Large-scale video diffusion models achieve impressive visual quality, yet often fail to preserve geometric consistency. Prior approaches improve consistency either by augmenting the generator with additional modules or applying geometry-aware alignment. However, architectural modifications can compromise the generalization of internet-scale pretrained models, while existing alignment methods are limited to static scenes and rely on RGB-space rewards that require repeated VAE decoding, incurring substantial compute overhead and failing to generalize to highly dynamic real-world scenes. To preserve the pretrained capacity while improving geometric consistency, we propose VGGRPO (Visual Geometry GRPO), a latent geometry-guided framework for geometry-aware video post-training. VGGRPO introduces a Latent Geometry Model (LGM) that stitches video diffusion latents to geometry foundation models, enabling direct decoding of scene geometry from the latent space. By constructing LGM from a geometry model with 4D reconstruction capability, VGGRPO naturally extends to dynamic scenes, overcoming the static-scene limitations of prior methods. Building on this, we perform latent-space Group Relative Policy Optimization with two complementary rewards: a camera motion smoothness reward that penalizes jittery trajectories, and a geometry reprojection consistency reward that enforces cross-view geometric coherence.
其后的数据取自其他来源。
Context: an optimization exercise on an open-source flow, tuned for small area, a short achievable clock period and few clock cycles per item. The choices shown serve that exercise and are no tape-out recipe.
Where RTL was checked, it was by simulation tests only, not by an equivalence proof against the original.
Power is estimated from default activity; no workload was simulated.

==> flow/design.v <==
module fc_layer_mac #(
    parameter int IN_DIM      = 256,
    parameter int OUT_DIM     = 32,
    parameter int IN_W        = 8,
    parameter int W_W         = 8,
    parameter int ACC_W       = 32,
    parameter int OUT_SHIFT   = 7,
    parameter int BIAS_LSHIFT = 7,
    parameter int RELU        = 1,
    parameter int OUT_W       = 8,
    parameter int WA_W        = $clog2(IN_DIM * OUT_DIM),
    parameter int BA_W        = (OUT_DIM > 1) ? $clog2(OUT_DIM) : 1
) (
    input  logic                    clk,
    input  logic                    rst_n,
    input  logic                    in_valid,
    output logic                    in_ready,
    input  logic signed [IN_W-1:0]  in_data,
    output logic [WA_W-1:0]         w_addr,
    input  logic signed [W_W-1:0]   w_q,
    output logic [BA_W-1:0]         b_addr,
    input  logic signed [W_W-1:0]   b_q,
    output logic                    out_valid,
    input  logic                    out_ready,
    output logic signed [OUT_W-1:0] out_data,
    output logic [BA_W-1:0]         out_idx,
    output logic                    out_last,
    output logic                    busy
);
    localparam int CNT_W = $clog2(IN_DIM);
    localparam int SW    = 23;    
    localparam logic [CNT_W-1:0] LAST_I = CNT_W'(IN_DIM - 1);
    localparam logic [BA_W-1:0]  LAST_O = BA_W'(OUT_DIM - 1);
    localparam logic [BA_W-1:0]  PH_MUL = BA_W'(1);   
    localparam logic [BA_W-1:0]  PH_TAP = BA_W'(4);   
    logic             running;    
    logic [BA_W-1:0]  oa;         
    logic [CNT_W-1:0] ia;         
    logic             pact0;      
    logic             pfirst0;    
    logic                   a_valid;
    logic                   a_rdy;     
    logic signed [IN_W-1:0] a_data;
    logic                   a_last;    
    logic [3:0]             bd_one;    
    logic [3:0]             bd_two;
    logic [3:0]             bd_neg;
    logic                   pact_m;    
    logic                   pfirst_m;
    logic signed [W_W-1:0]  w_r;
    logic signed [W_W-1:0]  b_r;
    logic [12:0]            ph_lo;     
    logic [12:0]            ph_hi;     
    logic [SW-1:0]          ring [OUT_DIM];
    logic             vec_fin;    
    logic [BA_W-1:0]  ext_idx;    
    logic             tap_match;  
    logic [1:0]       owed;       
    logic             busy_q;
    logic             ov_q;
    logic [OUT_W-1:0] od_q;
    logic [BA_W-1:0]  oi_q;
    logic             ol_q;
    logic in_fire;
    logic in_last;
    logic out_fire;
    logic decide;
    logic pend;
    logic start;
    logic consume;
    logic take;
    logic [OUT_W-1:0] res;
    assign in_fire  = in_valid & a_rdy;
    assign in_last  = pact0 ? (ia == LAST_I - CNT_W'(1)) : (ia == LAST_I);
    assign out_fire = out_ready & ov_q;
    assign decide   = ~running | (oa == LAST_O);
    assign pend     = running & (oa == LAST_O) & pact0;
    assign start    = decide & a_valid & ~vec_fin;
    assign consume  = running & (oa == PH_MUL) & pact0;
    always_ff @(posedge clk or negedge rst_n) begin
        if (!rst_n) begin
            running <= 1'b0;
            oa      <= '0;
            ia      <= '0;
            pact0   <= 1'b0;
            pfirst0 <= 1'b0;
            vec_fin <= 1'b0;
        end else begin
            if (start) begin
                running <= 1'b1;
            end
            if (running) begin
                oa <= oa + BA_W'(1);
            end
            if (pend) begin
                ia <= ia + CNT_W'(1);
            end
            if (decide) begin
                pact0   <= start;
                pfirst0 <= pend ? (ia == LAST_I) : (ia == '0);
            end
            if (start && a_last) begin
                vec_fin <= 1'b1;
            end else if (take && ext_idx == LAST_O) begin
                vec_fin <= 1'b0;
            end
        end
    end
    always_ff @(posedge clk or negedge rst_n) begin
        if (!rst_n) begin
            a_valid <= 1'b0;
            a_rdy   <= 1'b0;
        end else if (in_fire) begin
            a_valid <= 1'b1;
            a_rdy   <= 1'b0;
        end else if (consume) begin
            a_valid <= 1'b0;
            a_rdy   <= 1'b1;
        end else begin
            a_rdy   <= ~a_valid;
        end
    end
    always_ff @(posedge clk) begin
        if (a_rdy) begin
            a_data <= in_data;
            a_last <= in_last;
        end
    end
    always_ff @(posedge clk or negedge rst_n) begin
        if (!rst_n) begin
            pact_m   <= 1'b0;
            pfirst_m <= 1'b0;
        end else if (running && oa == PH_MUL) begin
            pact_m   <= pact0;
            pfirst_m <= pact0 & pfirst0;
        end
    end
    always_ff @(posedge clk) begin
        if (running && oa == PH_MUL) begin
            for (int k = 0; k < 4; k++) begin
                bd_one[k] <= a_data[2*k] ^ ((k == 0) ? 1'b0 : a_data[2*k-1]);
                bd_two[k] <= (a_data[2*k+1] & ~a_data[2*k] & ~((k == 0) ? 1'b0 : a_data[2*k-1]))
                           | (~a_data[2*k+1] & a_data[2*k] & ((k == 0) ? 1'b0 : a_data[2*k-1]));
                bd_neg[k] <= a_data[2*k+1] & ~(a_data[2*k] & ((k == 0) ? 1'b0 : a_data[2*k-1]));
            end
        end
    end
    function automatic logic [9:0] brow(input logic one, input logic two,
                                        input logic neg,
                                        input logic signed [7:0] w);
        logic [9:0] m;
        m = one ? {{2{w[7]}}, w} : two ? {w[7], w, 1'b0} : 10'd0;
        m = m ^ {10{neg}};
        brow = {~m[9], m[8:0]};
    endfunction
    logic [9:0] r0, r1, r2, r3;
    assign r0 = brow(bd_one[0], bd_two[0], bd_neg[0], w_r);
    assign r1 = brow(bd_one[1], bd_two[1], bd_neg[1], w_r);
    assign r2 = brow(bd_one[2], bd_two[2], bd_neg[2], w_r);
    assign r3 = brow(bd_one[3], bd_two[3], bd_neg[3], w_r);
    always_ff @(posedge clk) begin
        w_r <= w_q;
        b_r <= b_q;
        if (pact_m) begin
            ph_lo <= 13'(r0) + {1'b0, r1, 2'b00} + {10'd0, bd_neg[1], 1'b0, bd_neg[0]};
            ph_hi <= 13'(r2) + {1'b0, r3, 2'b00} + {10'd0, bd_neg[3], 1'b0, bd_neg[2]};
        end else begin
            ph_lo <= '0;
            ph_hi <= '0;
        end
    end
    always_ff @(posedge clk) begin
        ring[0] <= ring[OUT_DIM-1] + SW'(ph_lo) + {6'd0, ph_hi, 4'd0};
        for (int k = 1; k < OUT_DIM - 1; k++) begin
            ring[k] <= ring[k-1];
        end
        if (pfirst_m) begin
            ring[OUT_DIM-1] <= {8'd43, ~b_r[W_W-1], b_r[W_W-2:0], {BIAS_LSHIFT{1'b0}}};
        end else begin
            ring[OUT_DIM-1] <= ring[OUT_DIM-2];
        end
    end
    always_comb begin
        if (ring[0][SW-1]) begin
            res = {1'b0, {(OUT_W-1){1'b1}}};
        end else if (&ring[0][SW-2:OUT_SHIFT+OUT_W-1]) begin
            res = {1'b0, ring[0][OUT_SHIFT+OUT_W-2:OUT_SHIFT]};
        end else begin
            res = '0;
        end
    end
    assign take = vec_fin & tap_match & (~ov_q | out_ready);
    logic [BA_W-1:0] tap_nxt;
    assign tap_nxt = oa - 5'd3;
    always_ff @(posedge clk or negedge rst_n) begin
        if (!rst_n) begin
            ext_idx   <= '0;
            tap_match <= 1'b0;
            ov_q      <= 1'b0;
            owed      <= 2'd0;
            busy_q    <= 1'b0;
        end else begin
            if (take) begin
                ext_idx <= ext_idx + BA_W'(1);
            end
            tap_match <= take | (tap_nxt == ext_idx);
            if (take) begin
                ov_q <= 1'b1;
            end else if (out_ready) begin
                ov_q <= 1'b0;
            end
            case ({in_fire & in_last, out_fire & ol_q})
                2'b10: begin owed <= owed + 2'd1; busy_q <= 1'b1; end
                2'b01: begin owed <= owed - 2'd1; busy_q <= (owed != 2'd1); end
                default: ;
            endcase
        end
    end
    always_ff @(posedge clk) begin
        if (take) begin
            od_q <= res;
            oi_q <= ext_idx;
            ol_q <= (ext_idx == LAST_O);
        end
    end
    assign in_ready  = a_rdy;
    assign w_addr    = {oa, ia};
    assign b_addr    = oa;
    assign out_valid = ov_q;
    assign out_data  = od_q;
    assign out_idx   = oi_q;
    assign out_last  = ol_q;
    assign busy      = busy_q;
endmodule
Settings: LEC_CHECK=0, CAP_MARGIN=20, CORE_MARGIN=2, CORE_UTILIZATION=40, SLEW_MARGIN=20; clock period 9.0 ns.
standard.sh (not shown) runs the stock make flow with config.mk's settings and CLKGATE_MAP_FILE= SYNTH_SCRIPT=/design/flow/synth_recipe.tcl, a recipe that flattens the netlist after the stock synthesis.
==> flow/flow/run.sh <==
#!/bin/bash
# Own layout flow: the standard ORFS flow (standard.sh), unchanged synthesis,
# with the extra ORFS make variables listed in flow/knobs.txt (timing-repair
# effort). Each tool's output stays in orfs/logs; make's own output goes to
# run_standard.log in this folder.
set -euo pipefail
KNOBS=$(grep -v '^#' flow/knobs.txt | tr '\n' ' ')
bash standard.sh $KNOBS finish > run_standard.log 2>&1
==> flow/flow/knobs.txt <==
SETUP_SLACK_MARGIN=6.1
CTS_CLUSTER_SIZE=30
CTS_CLUSTER_DIAMETER=80
Testbench counts at the start, summed over its fixed seeds: cycles 262,976, vectors 32.
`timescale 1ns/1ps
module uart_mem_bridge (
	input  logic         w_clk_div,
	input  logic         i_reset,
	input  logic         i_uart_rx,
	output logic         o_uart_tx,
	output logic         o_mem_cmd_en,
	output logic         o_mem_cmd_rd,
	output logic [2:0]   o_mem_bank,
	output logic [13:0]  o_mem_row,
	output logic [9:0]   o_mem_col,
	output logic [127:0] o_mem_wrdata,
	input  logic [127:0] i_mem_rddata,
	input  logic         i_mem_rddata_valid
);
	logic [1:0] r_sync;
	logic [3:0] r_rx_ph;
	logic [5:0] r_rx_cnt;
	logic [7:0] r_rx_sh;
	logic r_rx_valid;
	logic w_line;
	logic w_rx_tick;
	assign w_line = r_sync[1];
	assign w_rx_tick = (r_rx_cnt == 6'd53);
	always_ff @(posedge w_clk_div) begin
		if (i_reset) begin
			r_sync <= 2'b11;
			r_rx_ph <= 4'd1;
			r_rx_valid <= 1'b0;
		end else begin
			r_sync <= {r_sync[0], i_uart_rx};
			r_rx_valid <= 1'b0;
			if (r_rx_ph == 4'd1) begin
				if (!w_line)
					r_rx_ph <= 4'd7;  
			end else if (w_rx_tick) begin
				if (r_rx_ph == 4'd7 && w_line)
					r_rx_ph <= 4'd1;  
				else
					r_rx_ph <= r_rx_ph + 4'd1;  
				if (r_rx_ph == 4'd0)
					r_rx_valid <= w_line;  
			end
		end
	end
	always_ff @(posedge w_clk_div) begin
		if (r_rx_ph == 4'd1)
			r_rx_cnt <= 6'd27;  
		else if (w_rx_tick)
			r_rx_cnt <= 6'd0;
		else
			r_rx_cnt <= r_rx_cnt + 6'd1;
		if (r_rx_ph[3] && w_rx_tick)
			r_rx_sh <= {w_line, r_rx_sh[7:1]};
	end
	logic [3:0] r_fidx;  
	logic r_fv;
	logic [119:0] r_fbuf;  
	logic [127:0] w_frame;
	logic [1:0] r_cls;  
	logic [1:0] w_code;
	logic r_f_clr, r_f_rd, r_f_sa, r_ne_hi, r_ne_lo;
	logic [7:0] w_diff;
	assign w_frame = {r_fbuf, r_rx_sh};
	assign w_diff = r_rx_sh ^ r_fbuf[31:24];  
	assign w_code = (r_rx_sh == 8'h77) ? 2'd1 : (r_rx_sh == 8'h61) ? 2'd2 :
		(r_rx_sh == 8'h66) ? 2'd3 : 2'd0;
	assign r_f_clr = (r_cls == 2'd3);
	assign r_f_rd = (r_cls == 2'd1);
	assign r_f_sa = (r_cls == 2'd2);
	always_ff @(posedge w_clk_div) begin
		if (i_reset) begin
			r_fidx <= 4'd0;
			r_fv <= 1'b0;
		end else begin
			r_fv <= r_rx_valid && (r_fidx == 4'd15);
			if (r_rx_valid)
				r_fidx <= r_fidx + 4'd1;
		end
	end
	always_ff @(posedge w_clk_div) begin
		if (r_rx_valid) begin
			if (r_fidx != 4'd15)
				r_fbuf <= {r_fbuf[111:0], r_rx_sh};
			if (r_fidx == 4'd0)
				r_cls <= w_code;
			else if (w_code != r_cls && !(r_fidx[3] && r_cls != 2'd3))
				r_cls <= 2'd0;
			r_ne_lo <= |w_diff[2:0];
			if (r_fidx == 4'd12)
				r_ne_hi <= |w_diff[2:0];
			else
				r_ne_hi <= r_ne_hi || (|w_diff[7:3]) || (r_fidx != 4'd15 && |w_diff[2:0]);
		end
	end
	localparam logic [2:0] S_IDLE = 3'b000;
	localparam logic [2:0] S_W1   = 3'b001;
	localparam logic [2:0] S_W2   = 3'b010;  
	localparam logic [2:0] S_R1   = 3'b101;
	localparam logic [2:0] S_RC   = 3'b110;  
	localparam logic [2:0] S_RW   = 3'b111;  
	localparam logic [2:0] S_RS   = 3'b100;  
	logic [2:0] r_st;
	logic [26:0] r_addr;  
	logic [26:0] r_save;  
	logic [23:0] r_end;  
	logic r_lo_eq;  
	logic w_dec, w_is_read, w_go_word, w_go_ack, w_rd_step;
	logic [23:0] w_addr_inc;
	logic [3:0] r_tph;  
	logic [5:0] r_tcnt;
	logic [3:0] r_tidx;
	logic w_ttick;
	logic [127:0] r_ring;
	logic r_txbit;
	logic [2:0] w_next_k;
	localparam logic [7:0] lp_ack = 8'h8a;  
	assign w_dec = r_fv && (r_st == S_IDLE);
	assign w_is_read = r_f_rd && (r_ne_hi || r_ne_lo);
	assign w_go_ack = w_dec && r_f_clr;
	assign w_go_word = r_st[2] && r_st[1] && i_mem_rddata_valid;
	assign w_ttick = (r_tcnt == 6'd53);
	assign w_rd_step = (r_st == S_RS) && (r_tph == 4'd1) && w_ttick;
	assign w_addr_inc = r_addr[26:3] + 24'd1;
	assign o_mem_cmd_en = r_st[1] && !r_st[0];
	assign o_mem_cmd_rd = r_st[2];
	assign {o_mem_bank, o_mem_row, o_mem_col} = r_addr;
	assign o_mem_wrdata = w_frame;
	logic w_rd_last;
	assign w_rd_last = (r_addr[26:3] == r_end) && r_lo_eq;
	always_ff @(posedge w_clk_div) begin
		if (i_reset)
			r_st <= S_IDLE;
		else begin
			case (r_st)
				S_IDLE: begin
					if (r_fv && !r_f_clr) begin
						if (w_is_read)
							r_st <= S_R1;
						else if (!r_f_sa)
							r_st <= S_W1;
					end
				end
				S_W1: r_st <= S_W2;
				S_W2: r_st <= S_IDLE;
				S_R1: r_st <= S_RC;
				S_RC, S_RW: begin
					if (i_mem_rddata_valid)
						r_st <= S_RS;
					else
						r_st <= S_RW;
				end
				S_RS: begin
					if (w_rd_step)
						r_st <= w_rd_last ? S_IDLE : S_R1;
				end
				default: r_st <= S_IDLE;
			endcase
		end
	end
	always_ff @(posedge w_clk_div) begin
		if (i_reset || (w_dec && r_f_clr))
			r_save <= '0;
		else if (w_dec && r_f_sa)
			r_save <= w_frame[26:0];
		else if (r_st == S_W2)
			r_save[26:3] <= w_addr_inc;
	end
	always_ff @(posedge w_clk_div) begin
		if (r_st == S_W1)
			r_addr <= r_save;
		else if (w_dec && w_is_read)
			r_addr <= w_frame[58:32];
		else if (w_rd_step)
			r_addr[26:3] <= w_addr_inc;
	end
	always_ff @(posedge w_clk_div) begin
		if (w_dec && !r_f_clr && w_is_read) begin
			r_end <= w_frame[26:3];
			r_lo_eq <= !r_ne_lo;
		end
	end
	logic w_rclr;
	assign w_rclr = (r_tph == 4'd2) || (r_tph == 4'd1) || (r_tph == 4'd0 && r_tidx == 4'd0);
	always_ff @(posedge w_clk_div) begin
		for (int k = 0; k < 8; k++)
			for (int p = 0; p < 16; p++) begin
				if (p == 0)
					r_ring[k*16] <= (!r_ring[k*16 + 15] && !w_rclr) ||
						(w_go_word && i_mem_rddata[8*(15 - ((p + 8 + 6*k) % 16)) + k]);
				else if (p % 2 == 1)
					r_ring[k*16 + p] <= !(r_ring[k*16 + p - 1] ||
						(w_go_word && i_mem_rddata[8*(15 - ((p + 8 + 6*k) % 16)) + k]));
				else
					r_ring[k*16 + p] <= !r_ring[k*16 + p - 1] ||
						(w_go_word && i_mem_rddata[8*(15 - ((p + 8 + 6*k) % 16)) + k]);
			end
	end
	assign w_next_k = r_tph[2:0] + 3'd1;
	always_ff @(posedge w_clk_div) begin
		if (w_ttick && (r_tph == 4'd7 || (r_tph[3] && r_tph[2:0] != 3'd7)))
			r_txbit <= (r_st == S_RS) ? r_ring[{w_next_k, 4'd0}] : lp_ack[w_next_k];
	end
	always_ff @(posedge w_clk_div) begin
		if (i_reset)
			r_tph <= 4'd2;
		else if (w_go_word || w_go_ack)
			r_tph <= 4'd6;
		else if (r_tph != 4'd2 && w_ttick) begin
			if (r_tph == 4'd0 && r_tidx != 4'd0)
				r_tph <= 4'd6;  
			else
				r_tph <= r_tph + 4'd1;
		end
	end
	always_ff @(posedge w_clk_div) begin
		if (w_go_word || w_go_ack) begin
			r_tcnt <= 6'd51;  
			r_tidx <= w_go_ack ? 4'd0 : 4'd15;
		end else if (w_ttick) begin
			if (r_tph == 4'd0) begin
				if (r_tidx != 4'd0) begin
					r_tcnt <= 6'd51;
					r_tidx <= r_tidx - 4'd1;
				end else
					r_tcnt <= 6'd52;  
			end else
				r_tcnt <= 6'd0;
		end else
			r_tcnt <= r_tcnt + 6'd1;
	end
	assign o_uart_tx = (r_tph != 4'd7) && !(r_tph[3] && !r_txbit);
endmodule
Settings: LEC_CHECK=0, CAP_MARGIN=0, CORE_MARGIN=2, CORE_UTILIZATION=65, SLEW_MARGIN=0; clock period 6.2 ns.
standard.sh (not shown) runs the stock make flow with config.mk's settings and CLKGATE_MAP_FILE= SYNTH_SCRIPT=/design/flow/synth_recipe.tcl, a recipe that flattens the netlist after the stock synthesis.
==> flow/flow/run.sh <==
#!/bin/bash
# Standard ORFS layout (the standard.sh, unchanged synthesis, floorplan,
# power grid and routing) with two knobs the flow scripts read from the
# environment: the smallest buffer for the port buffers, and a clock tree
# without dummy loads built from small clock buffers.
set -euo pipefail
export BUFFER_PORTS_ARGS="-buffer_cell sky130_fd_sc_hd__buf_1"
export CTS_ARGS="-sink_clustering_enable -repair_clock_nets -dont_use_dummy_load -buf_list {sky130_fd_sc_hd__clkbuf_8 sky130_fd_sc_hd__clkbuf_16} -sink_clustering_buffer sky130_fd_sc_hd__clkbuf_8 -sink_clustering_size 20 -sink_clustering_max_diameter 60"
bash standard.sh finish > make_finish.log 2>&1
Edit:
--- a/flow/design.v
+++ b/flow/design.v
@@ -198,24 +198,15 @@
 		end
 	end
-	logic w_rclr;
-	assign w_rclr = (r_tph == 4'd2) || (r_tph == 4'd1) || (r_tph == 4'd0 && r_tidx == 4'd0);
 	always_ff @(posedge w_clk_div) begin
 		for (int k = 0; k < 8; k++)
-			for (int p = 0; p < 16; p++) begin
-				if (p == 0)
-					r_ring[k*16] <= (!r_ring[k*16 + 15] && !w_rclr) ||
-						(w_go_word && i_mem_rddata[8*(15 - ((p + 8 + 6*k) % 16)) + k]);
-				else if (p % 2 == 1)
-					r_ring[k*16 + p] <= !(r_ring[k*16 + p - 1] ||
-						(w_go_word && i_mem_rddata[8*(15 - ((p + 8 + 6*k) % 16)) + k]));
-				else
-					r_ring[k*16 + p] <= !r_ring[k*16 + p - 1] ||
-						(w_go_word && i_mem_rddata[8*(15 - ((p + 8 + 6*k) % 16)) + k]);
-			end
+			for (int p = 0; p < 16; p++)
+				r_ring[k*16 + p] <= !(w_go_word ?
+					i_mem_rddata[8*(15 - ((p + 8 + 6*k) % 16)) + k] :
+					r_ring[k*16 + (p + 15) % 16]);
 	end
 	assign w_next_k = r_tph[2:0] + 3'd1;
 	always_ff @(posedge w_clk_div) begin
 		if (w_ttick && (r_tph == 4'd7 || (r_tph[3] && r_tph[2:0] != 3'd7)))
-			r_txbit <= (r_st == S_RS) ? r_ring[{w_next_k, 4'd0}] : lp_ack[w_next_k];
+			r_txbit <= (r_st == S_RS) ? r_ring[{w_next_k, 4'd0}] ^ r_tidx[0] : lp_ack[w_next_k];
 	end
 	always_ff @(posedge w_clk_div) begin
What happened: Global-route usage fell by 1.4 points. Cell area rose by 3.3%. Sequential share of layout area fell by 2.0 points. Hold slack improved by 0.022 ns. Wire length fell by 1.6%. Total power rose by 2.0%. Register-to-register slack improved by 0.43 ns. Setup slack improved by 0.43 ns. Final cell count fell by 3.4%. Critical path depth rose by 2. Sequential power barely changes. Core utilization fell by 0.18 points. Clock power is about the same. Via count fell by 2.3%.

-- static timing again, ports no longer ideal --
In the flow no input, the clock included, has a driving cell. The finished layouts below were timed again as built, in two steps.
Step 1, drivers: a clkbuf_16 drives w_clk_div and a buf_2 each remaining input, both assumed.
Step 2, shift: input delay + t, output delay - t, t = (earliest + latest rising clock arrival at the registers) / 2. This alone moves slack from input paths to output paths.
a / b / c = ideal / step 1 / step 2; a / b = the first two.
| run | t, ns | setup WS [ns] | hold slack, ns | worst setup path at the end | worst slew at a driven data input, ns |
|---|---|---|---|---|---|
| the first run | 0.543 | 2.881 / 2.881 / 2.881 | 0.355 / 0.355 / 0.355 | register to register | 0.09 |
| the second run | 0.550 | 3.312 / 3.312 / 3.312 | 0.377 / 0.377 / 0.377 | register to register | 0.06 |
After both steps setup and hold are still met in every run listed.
This is an optimization exercise on Yosys and OpenROAD, whose aim is a short achievable clock period and few clock cycles, not a production implementation.
The RTL was checked by simulation tests, not by an equivalence proof against the original design.
Power is estimated from default activity; no workload was simulated.

==> design/flow/config.mk <==
export PLATFORM = sky130hd
export DESIGN_NAME = mipsCore
export DESIGN_NICKNAME = mipsCore
export VERILOG_FILES = /design/flow/design.v
export SDC_FILE = /design/flow/constraint.sdc
export NUM_CORES = 4
export LEC_CHECK = 0
export ABC_CLOCK_PERIOD_IN_PS = 3000
export CAP_MARGIN = 20
export CORE_MARGIN = 2
export CORE_UTILIZATION = 40
export SLEW_MARGIN = 20
export TNS_END_PERCENT = 10
==> design/flow/constraint.sdc <==
create_clock -name core_clock -period 10.0 [get_ports {clock}]
set_input_delay 2.0000 -clock core_clock [delete_from_list [all_inputs] [get_ports {clock}]]
set_output_delay 2.0000 -clock core_clock [all_outputs]
set_load 0.01 [all_outputs]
Experiments on both static and dynamic benchmarks show that VGGRPO improves camera stability, geometry consistency, and overall quality while eliminating costly VAE decoding, making latent-space geometry-guided reinforcement an efficient and flexible approach to world-consistent video generation.